Monday, February 25, 2013

Unemployed nurses, while Tuberculosis spreads



According to the Los Angeles County Department of Public Health, LA County is experiencing a serious outbreak of Tuberculosis, and it seems to be spreading particularly fast among the county's poorest residents (see article here).

About a month ago, it was reported that newly licensed nurses are having an extremely hard time finding jobs in California and elsewhere (see that article here).

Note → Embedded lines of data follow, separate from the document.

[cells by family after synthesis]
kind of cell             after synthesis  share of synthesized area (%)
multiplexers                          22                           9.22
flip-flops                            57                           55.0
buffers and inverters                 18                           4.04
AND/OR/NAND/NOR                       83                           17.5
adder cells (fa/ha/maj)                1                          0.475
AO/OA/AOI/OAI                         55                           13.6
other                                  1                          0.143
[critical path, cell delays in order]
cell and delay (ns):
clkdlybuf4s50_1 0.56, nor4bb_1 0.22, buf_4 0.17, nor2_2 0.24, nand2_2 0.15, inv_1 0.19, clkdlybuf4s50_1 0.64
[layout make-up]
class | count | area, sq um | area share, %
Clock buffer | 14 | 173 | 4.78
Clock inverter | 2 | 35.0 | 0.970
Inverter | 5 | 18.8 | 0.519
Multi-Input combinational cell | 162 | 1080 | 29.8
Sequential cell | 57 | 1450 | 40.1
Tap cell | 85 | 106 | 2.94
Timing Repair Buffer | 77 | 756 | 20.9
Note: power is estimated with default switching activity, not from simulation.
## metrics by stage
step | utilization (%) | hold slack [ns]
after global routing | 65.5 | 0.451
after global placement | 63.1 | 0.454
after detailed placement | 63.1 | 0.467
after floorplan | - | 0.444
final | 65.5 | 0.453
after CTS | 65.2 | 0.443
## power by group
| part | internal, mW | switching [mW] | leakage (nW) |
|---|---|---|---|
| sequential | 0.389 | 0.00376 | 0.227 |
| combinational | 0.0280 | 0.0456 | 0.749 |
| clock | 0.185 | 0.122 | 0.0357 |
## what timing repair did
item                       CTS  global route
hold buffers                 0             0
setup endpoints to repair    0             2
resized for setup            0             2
--- src/rtl/rst_seq_gen.sv ---
// rst_seq_gen: staggered reset sequencer.
// Synchronises a raw asynchronous reset and releases NUM_CH active-low
// reset channels one after another (channel 0 first), with an optional
// software re-reset request acknowledged by a one-cycle pulse.
//
// Ports:
//   clk_i     system clock
//   rst_n_i   raw reset, asynchronous active-low
//   sw_req_i  software re-reset request (level, sampled on clk_i)
//   sw_ack_o  one-cycle pulse when a request is accepted
//   rst_n_o   sequenced active-low resets, bit k = channel k
//   busy_o    sequence in progress
//   done_o    all channels released, sequencer idle
//   ch_idx_o  index of the next channel to release
//
// Build option: define RST_SEQ_REV_ASSERT_EN to pull channels low one at a
// time in descending order on an accepted software request instead of all
// together.
module rst_seq_gen #(
   parameter int unsigned NUM_CH      = 4,
   parameter int unsigned DLY_WIDTH   = 8,
   parameter int unsigned INIT_DLY    = 40,
   parameter int unsigned STEP_DLY    = 8,
   parameter int unsigned SYNC_STAGES = 2,
   localparam int unsigned CH_W       = (NUM_CH > 1) ? $clog2(NUM_CH) : 1
) (
   input  logic              clk_i,
   input  logic              rst_n_i,
   input  logic              sw_req_i,
   output logic              sw_ack_o,
   output logic [NUM_CH-1:0] rst_n_o,
   output logic              busy_o,
   output logic              done_o,
   output logic [CH_W-1:0]   ch_idx_o
);

   // Static configuration checks
   if (NUM_CH == 0) begin : g_chk_num_ch
      $error("rst_seq_gen: NUM_CH must be >= 1");
   end
   if (SYNC_STAGES < 2) begin : g_chk_sync
      $error("rst_seq_gen: SYNC_STAGES must be >= 2");
   end
   if (DLY_WIDTH == 0 || DLY_WIDTH > 32) begin : g_chk_dly_w
      $error("rst_seq_gen: DLY_WIDTH must be in 1..32");
   end
   if (64'(INIT_DLY) >= (64'd1 << DLY_WIDTH)) begin : g_chk_init
      $error("rst_seq_gen: INIT_DLY does not fit in DLY_WIDTH bits");
   end
   if (64'(STEP_DLY) >= (64'd1 << DLY_WIDTH)) begin : g_chk_step
      $error("rst_seq_gen: STEP_DLY does not fit in DLY_WIDTH bits");
   end

   localparam logic [DLY_WIDTH-1:0] CNT_ONE  = DLY_WIDTH'(1);
   localparam logic [DLY_WIDTH-1:0] INIT_V   = DLY_WIDTH'(INIT_DLY);
   localparam logic [DLY_WIDTH-1:0] STEP_V   = DLY_WIDTH'(STEP_DLY);
   // The counter reloads count down to 0 and act on the following edge, so
   // the power-on and channel-to-channel waits load one less to hit the
   // exact release edges; software-path waits load the full value.
   localparam logic [DLY_WIDTH-1:0] INIT_M1  = DLY_WIDTH'(INIT_DLY - 1);
   localparam logic [DLY_WIDTH-1:0] STEP_M1  = DLY_WIDTH'(STEP_DLY - 1);
   localparam logic [CH_W-1:0]      LAST_CH  = CH_W'(NUM_CH - 1);

`ifdef RST_SEQ_REV_ASSERT_EN
   typedef enum logic [2:0] {SYNC, INIT_WAIT, STEP_WAIT, DONE, ASSERT_SEQ} state_e;
`else
   typedef enum logic [1:0] {SYNC, INIT_WAIT, STEP_WAIT, DONE} state_e;
`endif

   // Reset-deassertion synchroniser
   logic [SYNC_STAGES-1:0] sync_q, sync_d;
   logic                   sync_rst_n;

   always_comb sync_d = {sync_q[SYNC_STAGES-2:0], 1'b1};

   always_ff @(posedge clk_i or negedge rst_n_i) begin
      if (!rst_n_i) sync_q <= '0;
      else          sync_q <= sync_d;
   end

   assign sync_rst_n = sync_q[SYNC_STAGES-1];

   state_e                 state_q, state_d;
   logic [DLY_WIDTH-1:0]   cnt_q, cnt_d;
   logic [CH_W-1:0]        ch_idx_q, ch_idx_d;
   logic [NUM_CH-1:0]      rst_n_q, rst_n_d;
   logic                   ack_q, ack_d;
   logic                   busy_q, busy_d;
   logic                   done_q, done_d;
   logic                   rel_c;
`ifdef RST_SEQ_REV_ASSERT_EN
   logic [CH_W-1:0]        asrt_idx_q, asrt_idx_d;
`endif

   // Sequencer state register, held in reset by the synchroniser output
   always_ff @(posedge clk_i or negedge sync_rst_n) begin
      if (!sync_rst_n) begin
         state_q    <= SYNC;
         cnt_q      <= '0;
         ch_idx_q   <= '0;
         rst_n_q    <= '0;
         ack_q      <= 1'b0;
         busy_q     <= 1'b1;
         done_q     <= 1'b0;
`ifdef RST_SEQ_REV_ASSERT_EN
         asrt_idx_q <= '0;
`endif
      end else begin
         state_q    <= state_d;
         cnt_q      <= cnt_d;
         ch_idx_q   <= ch_idx_d;
         rst_n_q    <= rst_n_d;
         ack_q      <= ack_d;
         busy_q     <= busy_d;
         done_q     <= done_d;
`ifdef RST_SEQ_REV_ASSERT_EN
         asrt_idx_q <= asrt_idx_d;
`endif
      end
   end

   // Next-state, counter and channel logic
   always_comb begin
      state_d    = state_q;
      cnt_d      = cnt_q;
      ch_idx_d   = ch_idx_q;
      rst_n_d    = rst_n_q;
      ack_d      = 1'b0;
      rel_c      = 1'b0;
`ifdef RST_SEQ_REV_ASSERT_EN
      asrt_idx_d = asrt_idx_q;
`endif

      case (state_q)
         // Being out of reset here means the synchroniser output is high
         SYNC: begin
            if (INIT_DLY == 0) begin
               rel_c = 1'b1;
            end else begin
               cnt_d   = INIT_M1;
               state_d = INIT_WAIT;
            end
         end

         INIT_WAIT, STEP_WAIT: begin
            if (cnt_q == '0) rel_c = 1'b1;
            else             cnt_d = cnt_q - CNT_ONE;
         end

         DONE: begin
            if (sw_req_i) begin
               ack_d    = 1'b1;
               ch_idx_d = '0;
`ifdef RST_SEQ_REV_ASSERT_EN
               rst_n_d[NUM_CH-1] = 1'b0;
               if (NUM_CH == 1) begin
                  cnt_d   = INIT_V;
                  state_d = INIT_WAIT;
               end else begin
                  asrt_idx_d = CH_W'(NUM_CH - 2);
                  cnt_d      = STEP_V;
                  state_d    = ASSERT_SEQ;
               end
`else
               rst_n_d = '0;
               cnt_d   = INIT_V;
               state_d = INIT_WAIT;
`endif
            end
         end

`ifdef RST_SEQ_REV_ASSERT_EN
         // Pull channels low in descending order, one every STEP_DLY+1 cycles
         ASSERT_SEQ: begin
            if (cnt_q == '0) begin
               rst_n_d[asrt_idx_q] = 1'b0;
               if (asrt_idx_q == '0) begin
                  cnt_d   = INIT_V;
                  state_d = INIT_WAIT;
               end else begin
                  asrt_idx_d = asrt_idx_q - CH_W'(1);
                  cnt_d      = STEP_V;
               end
            end else begin
               cnt_d = cnt_q - CNT_ONE;
            end
         end
`endif

         default: state_d = SYNC;
      endcase

      // Channel release; a zero step releases every remaining channel at once
      if (rel_c) begin
         if (STEP_DLY == 0) begin
            rst_n_d  = '1;
            ch_idx_d = LAST_CH;
            state_d  = DONE;
         end else begin
            rst_n_d[ch_idx_q] = 1'b1;
            if (ch_idx_q == LAST_CH) begin
               state_d = DONE;
            end else begin
               ch_idx_d = ch_idx_q + CH_W'(1);
               cnt_d    = STEP_M1;
               state_d  = STEP_WAIT;
            end
         end
      end

      // Status lags the state by one edge; an accepted request drops done at once
      done_d = (state_q == DONE) && !ack_d;
      busy_d = !done_d;
   end

   assign sw_ack_o = ack_q;
   assign rst_n_o  = rst_n_q;
   assign busy_o   = busy_q;
   assign done_o   = done_q;
   assign ch_idx_o = ch_idx_q;

endmodule
==> src/rtl/alu_share_pkg.sv <==
// Shared op codes, FSM encoding and operand/result records for the ALU sharing controller.
// Optional statistics are enabled by defining ALU_SHARE_STATS_EN.
package alu_share_pkg;

  localparam int ALU_W = 8;

  localparam logic [2:0] ALU_ADD = 3'd0;
  localparam logic [2:0] ALU_NOT = 3'd1;
  localparam logic [2:0] ALU_AND = 3'd2;
  localparam logic [2:0] ALU_OR  = 3'd3;
  localparam logic [2:0] ALU_ASR = 3'd4;
  localparam logic [2:0] ALU_SHL = 3'd5;
  localparam logic [2:0] ALU_EQ  = 3'd6;
  localparam logic [2:0] ALU_NE  = 3'd7;

  typedef enum logic [1:0] {
    IDLE = 2'd0,
    EXEC = 2'd1,
    RESP = 2'd2
  } state_e;

  typedef struct packed {
    logic [2:0]       sel;
    logic [ALU_W-1:0] a;
    logic [ALU_W-1:0] b;
  } alu_op_t;

  typedef struct packed {
    logic [ALU_W-1:0] f;
    logic             ovf;
    logic             branch;
  } alu_rsp_t;

endpackage

==> src/rtl/alu_share_ctrl_if.sv <==
// Request/response bundle between NUM_REQ requesters (master) and the ALU sharing controller (slave).
interface alu_share_ctrl_if
  import alu_share_pkg::*;
#(
  parameter int NUM_REQ = 2
);
  logic [NUM_REQ-1:0]       req_valid;
  logic [NUM_REQ-1:0]       req_ready;
  logic [3*NUM_REQ-1:0]     req_sel;
  logic [ALU_W*NUM_REQ-1:0] req_a;
  logic [ALU_W*NUM_REQ-1:0] req_b;
  logic [NUM_REQ-1:0]       rsp_valid;
  logic [NUM_REQ-1:0]       rsp_ready;
  logic [ALU_W-1:0]         rsp_f;
  logic                     rsp_ovf;
  logic                     rsp_branch;
  logic                     busy;

  modport master (
    output req_valid, req_sel, req_a, req_b, rsp_ready,
    input  req_ready, rsp_valid, rsp_f, rsp_ovf, rsp_branch, busy
  );

  modport slave (
    input  req_valid, req_sel, req_a, req_b, rsp_ready,
    output req_ready, rsp_valid, rsp_f, rsp_ovf, rsp_branch, busy
  );
endinterface
### config.mk
export PLATFORM = sky130hd
export DESIGN_NAME = nibble_serial_adder
export DESIGN_NICKNAME = d
export VERILOG_FILES = /design/src/rtl/nibble_serial_adder.sv
export SDC_FILE = /design/constraint.sdc
export NUM_CORES = 1
export LEC_CHECK = 0
export BUFFER_PORTS_ARGS = -buffer_cell sky130_fd_sc_hd__buf_2
export CAP_MARGIN = 20
export CELL_PAD_IN_SITES_DETAIL_PLACEMENT = 0
export CELL_PAD_IN_SITES_GLOBAL_PLACEMENT = 1
export CORE_ASPECT_RATIO = 1.4
export CORE_MARGIN = 1.5
export CORE_UTILIZATION = 45
export DETAILED_ROUTE_END_ITERATION = 8
export HOLD_SLACK_MARGIN = 0.06
export PLACE_DENSITY_LB_ADDON = 0.15
export SETUP_SLACK_MARGIN = 0.2
export SLEW_MARGIN = 5
export SYNTH_ARGS = -nofsm -noshare
export SYNTH_HDL_FRONTEND = slang
export SYNTH_SLANG_ARGS = --single-unit
### constraint.sdc
create_clock -name clk -period 5.8 [get_ports clk]
set_clock_uncertainty 0.15 [all_clocks]
set_input_delay 0 -clock clk [delete_from_list [all_inputs] [get_ports clk]]
set_output_delay 0 -clock clk [all_outputs]
set_load 0.05 [all_outputs]
--- src/rtl/oe_merge_pipe.sv ---
// rtl/oe_merge_pipe.sv - pipelined bitonic merge of two ascending N-key halves into 2N keys
//
// Purpose:
//   Holds two independently loaded ascending halves A and B. When both are
//   present and the output side can advance, they launch into a chain of
//   STAGES registered compare-exchange stages that produces the merged
//   ascending sequence. B is reversed on entry, which makes the combined
//   vector bitonic.
//
// Ports:
//   clk        rising-edge clock
//   rst        synchronous active-low reset
//   load_a     half-A valid, captured when load_a && ready_a
//   load_b     half-B valid, captured when load_b && ready_b
//   ina, inb   N packed keys each, key i at [(i+1)*WIDTH-1 : i*WIDTH]
//   ready_a/b  holding register for that half can accept this cycle
//   c          2N merged keys, smallest at [WIDTH-1:0]
//   out_valid  c holds a complete result
//   out_ready  downstream accepts c when out_valid && out_ready
//   out_err    result came from an unsorted half (only with SORT_CHECK_EN)
//
// Build option:
//   SORT_CHECK_EN  when defined, each half is checked for ascending order at
//                  capture and the flag travels with its result to out_err.
//                  When undefined, out_err is tied to 0.

module oe_merge_pipe #(
  parameter int WIDTH = 3,
  parameter int N     = 8
) (
  input  logic                   clk,
  input  logic                   rst,
  input  logic                   load_a,
  input  logic                   load_b,
  input  logic [N*WIDTH-1:0]     ina,
  input  logic [N*WIDTH-1:0]     inb,
  output logic                   ready_a,
  output logic                   ready_b,
  output logic [2*N*WIDTH-1:0]   c,
  output logic                   out_valid,
  input  logic                   out_ready,
  output logic                   out_err
);

  localparam int STAGES = $clog2(N) + 1;
  localparam int K      = 2 * N;

  logic [N*WIDTH-1:0] hold_a;
  logic [N*WIDTH-1:0] hold_b;
  logic               full_a;
  logic               full_b;
  logic               advance;
  logic               launch;

  logic [K*WIDTH-1:0] v;
  logic [K*WIDTH-1:0] nxt [STAGES];
  logic [K*WIDTH-1:0] sd  [STAGES];
  logic [STAGES-1:0]  sv;

  // One compare-exchange layer at distance d: the lower index of each pair
  // keeps the smaller key. Ties leave the pair untouched.
  function automatic logic [K*WIDTH-1:0] cmpex(input logic [K*WIDTH-1:0] x, input int d);
    logic [K*WIDTH-1:0] y;
    logic [WIDTH-1:0]   lo;
    logic [WIDTH-1:0]   hi;
    y = x;
    for (int i = 0; i < K; i++) begin
      if ((i % (2 * d)) < d) begin
        lo = x[i*WIDTH +: WIDTH];
        hi = x[(i+d)*WIDTH +: WIDTH];
        if (hi < lo) begin
          y[i*WIDTH +: WIDTH]     = hi;
          y[(i+d)*WIDTH +: WIDTH] = lo;
        end
      end
    end
    return y;
  endfunction

  // A single global enable: every stage shifts together, so bubbles and
  // results stay in lockstep and a stall freezes the whole chain.
  assign advance   = !out_valid || out_ready;
  assign launch    = full_a && full_b && advance;
  assign ready_a   = rst && (!full_a || launch);
  assign ready_b   = rst && (!full_b || launch);
  assign out_valid = sv[STAGES-1];
  assign c         = sd[STAGES-1];

  // Stage-0 input: A ascending followed by B reversed forms a bitonic vector.
  always_comb begin
    v = '0;
    for (int i = 0; i < N; i++) begin
      v[i*WIDTH +: WIDTH]     = hold_a[i*WIDTH +: WIDTH];
      v[(N+i)*WIDTH +: WIDTH] = hold_b[(N-1-i)*WIDTH +: WIDTH];
    end
  end

  always_comb begin
    nxt[0] = cmpex(v, N);
    for (int s = 1; s < STAGES; s++) begin
      nxt[s] = cmpex(sd[s-1], N >> s);
    end
  end

  always_ff @(posedge clk) begin
    if (!rst) begin
      full_a <= 1'b0;
      full_b <= 1'b0;
      sv     <= '0;
      for (int s = 0; s < STAGES; s++) begin
        sd[s] <= '0;
      end
    end else begin
      // A reload in the launch cycle keeps the flag set for the new half.
      if (load_a && ready_a) begin
        hold_a <= ina;
        full_a <= 1'b1;
      end else if (launch) begin
        full_a <= 1'b0;
      end
      if (load_b && ready_b) begin
        hold_b <= inb;
        full_b <= 1'b1;
      end else if (launch) begin
        full_b <= 1'b0;
      end
      if (advance) begin
        sv <= {sv[STAGES-2:0], launch};
        for (int s = 0; s < STAGES; s++) begin
          sd[s] <= nxt[s];
        end
      end
    end
  end

`ifdef SORT_CHECK_EN
  logic              err_a;
  logic              err_b;
  logic [STAGES-1:0] se;

  function automatic logic is_unsorted(input logic [N*WIDTH-1:0] h);
    logic bad;
    bad = 1'b0;
    for (int i = 0; i < N - 1; i++) begin
      if (h[i*WIDTH +: WIDTH] > h[(i+1)*WIDTH +: WIDTH]) begin
        bad = 1'b1;
      end
    end
    return bad;
  endfunction

  always_ff @(posedge clk) begin
    if (!rst) begin
      err_a <= 1'b0;
      err_b <= 1'b0;
      se    <= '0;
    end else begin
      if (load_a && ready_a) begin
        err_a <= is_unsorted(ina);
      end
      if (load_b && ready_b) begin
        err_b <= is_unsorted(inb);
      end
      if (advance) begin
        se <= {se[STAGES-2:0], launch && (err_a || err_b)};
      end
    end
  end

  assign out_err = se[STAGES-1];
`else
  assign out_err = 1'b0;
`endif

endmodule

During the Great Depression, New Deal work & construction programs built Tuberculosis hospitals, hired unemployed nurses and pharmacists to treat low-income Americans with communicable diseases, operated mobile health clinics, gave immunizations, and raised awareness about health problems through posters like the one you see above.

The New Deal helped the Tuberculosis problem become so small that many Tuberculosis treatment centers eventually shut down for lack of patients.  The Henryton State Hospital in Carroll County, Maryland, and the Genn Dale Hospital in Prince George’s County, Maryland—two Tuberculosis hospitals that benefited from New Deal construction—lay in ruins, unneeded for decades.

Today, of course, we limit good preventative health care to those who can afford it (and it remains to be seen how well Obamacare will mitigate this reality). And we look at unemployed nurses and throw up our hands in bewilderment , “What can we do??”

  Smiley

So, let’s sum this up: Nurses can’t find work, Tuberculosis spreads, and we look at each other like deer caught in the headlights.

Wow.

(Image above is a WPA poster, courtesy of the Library of Congress Prints and Photographs Division. Emoticon courtesy of http://www.freesmileys.org/)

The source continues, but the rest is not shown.